A couple of years later a psychologist, Allan Collins conducted a series of experiments along with Quillian to test the psychological plausibility of semantic networks as models, both of the organization of semantic memory and of human inferencing. The networks they used, such as that in figure 6.2., now gave far greater prominence than before to the hierarchical organization of knowledge. (Don't worry too much on the first reading about trying to understand what the network in figure 6.2. means; it will become clearer on second reading, after the network formalism has been explained.)

The network is displayed as a taxonomic tree or isa hierarchy (a term we introduced briefly in chapter 3). Each node (represented as an oval in the figure) is connected upwards to its superclass and downwards to its subclass. A canary, in this schema, is a bird and, more generally, an animal. A shark, too, is shown to be an animal, but it is not a bird, as there is no link up from the 'shark' to the 'bird' node. An ostrich is a bird because, like the canary, it is one of the children of the 'bird' node. The links sideways from each node state properties that are typically true of the class named at the node -- that birds can fly, for example, or that canaries can -- and properties of higher nodes are inherited by the lower nodes to which there are connected unless there is a property attached to a lower node that explicitly overrides it. Thus, we may infer from the tree that canaries can fly because birds typically can fly, whereas we are inhibited from making the same inference for ostriches since there is the explicit statement at the 'ostrich' node that it 'can't fly'.

Figure 2: A taxonomic tree. After Collins and Quillian (1969).
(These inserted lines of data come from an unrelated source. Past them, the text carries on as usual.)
[src/rtl/mips32_pkg.sv]
// Shared definitions for the MIPS32 instruction-fetch front end.
// Contents: reset fetch PC, default queue geometry, and the entry
// type stored in the prefetch queue.
package mips32_pkg;

  localparam logic [31:0] RESET_PC     = 32'h0000_0000;
  localparam int          QDEPTH_DEF   = 4;
  localparam int          MAX_OUT_DEF  = 2;

  typedef struct packed {
    logic [31:0] pc;
    logic [31:0] ir;
  } fetch_entry_t;

endpackage

[src/rtl/fetch_fifo.sv]
// Synchronous prefetch FIFO of fetch_entry_t.
// Ports:
//   clk, rst_n      clock, asynchronous active-low reset
//   flush           empty the FIFO (wins over push/pop)
//   push, push_data write one entry
//   pop             retire the head entry
//   head            current head entry (storage read, no bypass)
//   count           number of valid entries
module fetch_fifo
  import mips32_pkg::*;
#(
  parameter int DEPTH = QDEPTH_DEF
) (
  input  logic                       clk,
  input  logic                       rst_n,
  input  logic                       flush,
  input  logic                       push,
  input  fetch_entry_t               push_data,
  input  logic                       pop,
  output fetch_entry_t               head,
  output logic [$clog2(DEPTH):0]     count
);

  localparam int AW = $clog2(DEPTH);
  localparam int CW = AW + 1;

  fetch_entry_t        mem [DEPTH];
  logic [AW-1:0]       wr_q, wr_d, rd_q, rd_d;
  logic [CW-1:0]       count_q, count_d;
  logic                do_push, do_pop;

  always_comb begin
    // A push into a full FIFO is only legal when the head leaves this cycle.
    do_push = push && ((count_q != CW'(DEPTH)) || pop);
    do_pop  = pop && (count_q != '0);
    wr_d    = wr_q;
    rd_d    = rd_q;
    count_d = count_q;
    if (flush) begin
      wr_d    = '0;
      rd_d    = '0;
      count_d = '0;
    end else begin
      if (do_push) wr_d = wr_q + 1'b1;
      if (do_pop)  rd_d = rd_q + 1'b1;
      count_d = count_q + CW'(do_push) - CW'(do_pop);
    end
  end

  always_ff @(posedge clk or negedge rst_n) begin
    if (!rst_n) begin
      wr_q    <= '0;
      rd_q    <= '0;
      count_q <= '0;
    end else begin
      wr_q    <= wr_d;
      rd_q    <= rd_d;
      count_q <= count_d;
    end
  end

  // Storage is data only; validity comes from count_q.
  always_ff @(posedge clk) begin
    if (do_push && !flush) mem[wr_q] <= push_data;
  end

  assign head  = mem[rd_q];
  assign count = count_q;

endmodule

[src/rtl/instr_fetch_queue.sv]
// Instruction fetch unit with credit-based prefetch queue.
// Ports:
//   clk, rst_n                  clock, asynchronous active-low reset
//   imem_req/addr/ready         request channel to instruction memory
//   imem_rvalid/rdata           in-order response channel
//   redirect_valid/pc           PC redirect, flushes queue and in-flight work
//   if_valid/ir/pc/npc          head instruction presented to decode
//   id_ready                    decode accepts the head
//   q_count                     valid queue entries
module instr_fetch_queue
  import mips32_pkg::*;
#(
  parameter int          QDEPTH   = QDEPTH_DEF,
  parameter int          MAX_OUT  = MAX_OUT_DEF,
  parameter logic [31:0] RESET_PC = mips32_pkg::RESET_PC
) (
  input  logic                      clk,
  input  logic                      rst_n,
  output logic                      imem_req,
  output logic [9:0]                imem_addr,
  input  logic                      imem_ready,
  input  logic                      imem_rvalid,
  input  logic [31:0]               imem_rdata,
  input  logic                      redirect_valid,
  input  logic [31:0]               redirect_pc,
  output logic                      if_valid,
  output logic [31:0]               if_ir,
  output logic [31:0]               if_pc,
  output logic [31:0]               if_npc,
  input  logic                      id_ready,
  output logic [$clog2(QDEPTH):0]   q_count
);

  localparam int CNT_W = $clog2(QDEPTH) + 1;
  localparam int OUT_W = $clog2(MAX_OUT + 1);
  localparam int TAG_W = (MAX_OUT > 1) ? $clog2(MAX_OUT) : 1;
  localparam logic [OUT_W-1:0] MAX_OUT_V = OUT_W'(MAX_OUT);
  localparam logic [CNT_W:0]   QDEPTH_V  = (CNT_W + 1)'(QDEPTH);

  logic [31:0]      fetch_pc_q, fetch_pc_d;
  logic [OUT_W-1:0] outstanding_q, outstanding_d;
  logic [OUT_W-1:0] discard_q, discard_d;
  logic [TAG_W-1:0] tag_wr_q, tag_wr_d, tag_rd_q, tag_rd_d;
  logic [31:0]      tag_mem [MAX_OUT];

  logic             credit_ok, issue, returned, push, pop;
  fetch_entry_t     push_entry, head;

  function automatic logic [TAG_W-1:0] tag_inc(input logic [TAG_W-1:0] p);
    return (p == TAG_W'(MAX_OUT - 1)) ? '0 : p + 1'b1;
  endfunction

  always_comb begin
    // Queue entries plus in-flight requests never exceed the queue depth,
    // so every response that survives has a slot waiting for it.
    credit_ok = ({1'b0, q_count} + (CNT_W + 1)'(outstanding_q)) < QDEPTH_V;
    imem_req  = rst_n && !redirect_valid && (outstanding_q < MAX_OUT_V) && credit_ok;
    issue     = imem_req && imem_ready;
    // Responses with nothing in flight are protocol errors and ignored.
    returned  = imem_rvalid && (outstanding_q != '0);
    push      = returned && !redirect_valid && (discard_q == '0);
    pop       = if_valid && id_ready && !redirect_valid;

    outstanding_d = outstanding_q + OUT_W'(issue) - OUT_W'(returned);

    fetch_pc_d = fetch_pc_q;
    if (redirect_valid) fetch_pc_d = redirect_pc;
    else if (issue)     fetch_pc_d = fetch_pc_q + 32'd1;

    tag_wr_d = issue ? tag_inc(tag_wr_q) : tag_wr_q;
    // On redirect every tag still queued belongs to a stale request.
    tag_rd_d = redirect_valid ? tag_wr_d : (push ? tag_inc(tag_rd_q) : tag_rd_q);

    // Everything still in flight after a redirect cycle is stale.
    discard_d = discard_q;
    if (redirect_valid)                       discard_d = outstanding_d;
    else if (returned && (discard_q != '0))   discard_d = discard_q - 1'b1;

    push_entry.pc = tag_mem[tag_rd_q];
    push_entry.ir = imem_rdata;
  end

  always_ff @(posedge clk or negedge rst_n) begin
    if (!rst_n) begin
      fetch_pc_q    <= RESET_PC;
      outstanding_q <= '0;
      discard_q     <= '0;
      tag_wr_q      <= '0;
      tag_rd_q      <= '0;
    end else begin
      fetch_pc_q    <= fetch_pc_d;
      outstanding_q <= outstanding_d;
      discard_q     <= discard_d;
      tag_wr_q      <= tag_wr_d;
      tag_rd_q      <= tag_rd_d;
    end
  end

  always_ff @(posedge clk) begin
    if (issue) tag_mem[tag_wr_q] <= fetch_pc_q;
  end

  fetch_fifo #(.DEPTH(QDEPTH)) u_fifo (
    .clk       (clk),
    .rst_n     (rst_n),
    .flush     (redirect_valid),
    .push      (push),
    .push_data (push_entry),
    .pop       (pop),
    .head      (head),
    .count     (q_count)
  );

  always_comb begin
    imem_addr = fetch_pc_q[9:0];
    if_valid  = (q_count != '0);
    // Head fields read as zero when the queue is empty (and so in reset).
    if_ir  = if_valid ? head.ir : 32'd0;
    if_pc  = if_valid ? head.pc : 32'd0;
    if_npc = if_valid ? (head.pc + 32'd1) : 32'd0;
  end

`ifndef SYNTHESIS
  rvalid_needs_inflight_a : assert property (@(posedge clk) disable iff (!rst_n)
    imem_rvalid |-> (outstanding_q != '0));
`endif

endmodule
`config.mk`:
```
export PLATFORM = sky130hd
export DESIGN_NAME = pq_sorted
export DESIGN_NICKNAME = d
export VERILOG_FILES = /design/src/rtl/pq_pkg.sv /design/src/rtl/pq_slot.sv /design/src/rtl/pq_sorted.sv
export SDC_FILE = /design/constraint.sdc
export NUM_CORES = 1
export LEC_CHECK = 0
export CAP_MARGIN = 20
export CORE_MARGIN = 5
export CORE_UTILIZATION = 65
export CTS_BUF_LIST = sky130_fd_sc_hd__clkbuf_16
export DETAILED_ROUTE_END_ITERATION = 16
export GPL_TIMING_DRIVEN = 0
export HOLD_SLACK_MARGIN = 0.03
export PLACE_DENSITY = 0.89
export SKIP_CTS_REPAIR_TIMING = 1
export SLEW_MARGIN = 20
export SYNTH_ARGS = -nofsm -noshare
export SYNTH_HDL_FRONTEND = slang
export SYNTH_SLANG_ARGS = --single-unit
```
`constraint.sdc`:
```
create_clock -name ck -period 5.91 [get_ports ck]
set_input_delay 1.773 -clock ck [delete_from_list [all_inputs] [get_ports ck]]
set_output_delay 1.773 -clock ck [all_outputs]
set_load 0.01 [all_outputs]
```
Collins and Quillian's experiments consisted in presenting subjects with sets of true and false sentences, and measuring their reaction time in deciding whether the sentences were true or false. Taking the number of links to be traversed between two nodes to be the measure of the semantic distance between the concepts, they predicted that a person would require more time to decide, for example, that "A canary is an animal" or "A canary has skin" than to decide that "A canary is a bird" or "A canary can sing", since in the former cases the search for the relevant information requires rising through more links in the hierarchy. The experimental results met their predictions. Table 6.1. illustrates the kinds of stimulus sentence, with approximate reaction times, that were used in these experiments. While subsequent research on reaction times to sentences, such as those by Conrad (1972), by Rosch (1977, 1983), and by Smith, Shoben and Rips (1974), raised doubts about the soundness of the model in the form it then had, Collins and Quillian's hierarchical nets were an important source of many good ideas for, and the direct forerunners of, more recent networks, particularly in the domain of language understanding (which we shall consider again in section 3 below.)

Table 1. Reaction times for sentences with differing semantic distances. From Collins and Quillian (1969).
True sentences Mean reaction
time in msec
S0 A canary is a canary 1.00
S1 A canary is a bird 1.17
S2 A canary is an animal 1.23
P0 A canary can sing 1.3
P1 A canary can fly 1.38
P2 A canary has skin 1.47

Around the same time as Collins and Quillian were working on their semantic net representations of word meanings, others were using net-like structures to express types of complex knowledge, though often without Quillian's emphasis on cognitive plausibility. Patrick Winston at MIT, for example, designed a program which, from net-like structural descriptions of physical structures such as an arch, could infer the concept of arch; Jaime Carbonell adapted Quillian's networks as a data structure for a program called SCHOLAR, which gave tuition on the geography of South America. Notable recent extensions of the semantic net formalism have been John Sowa's (1984) 'Conceptual Graphs', which replaces isa links with type labels indicating the class or type to which a named concept belongs, and Ronald Brachman and his colleagues' KL-ONE (Brachman and Schmolze, 1985).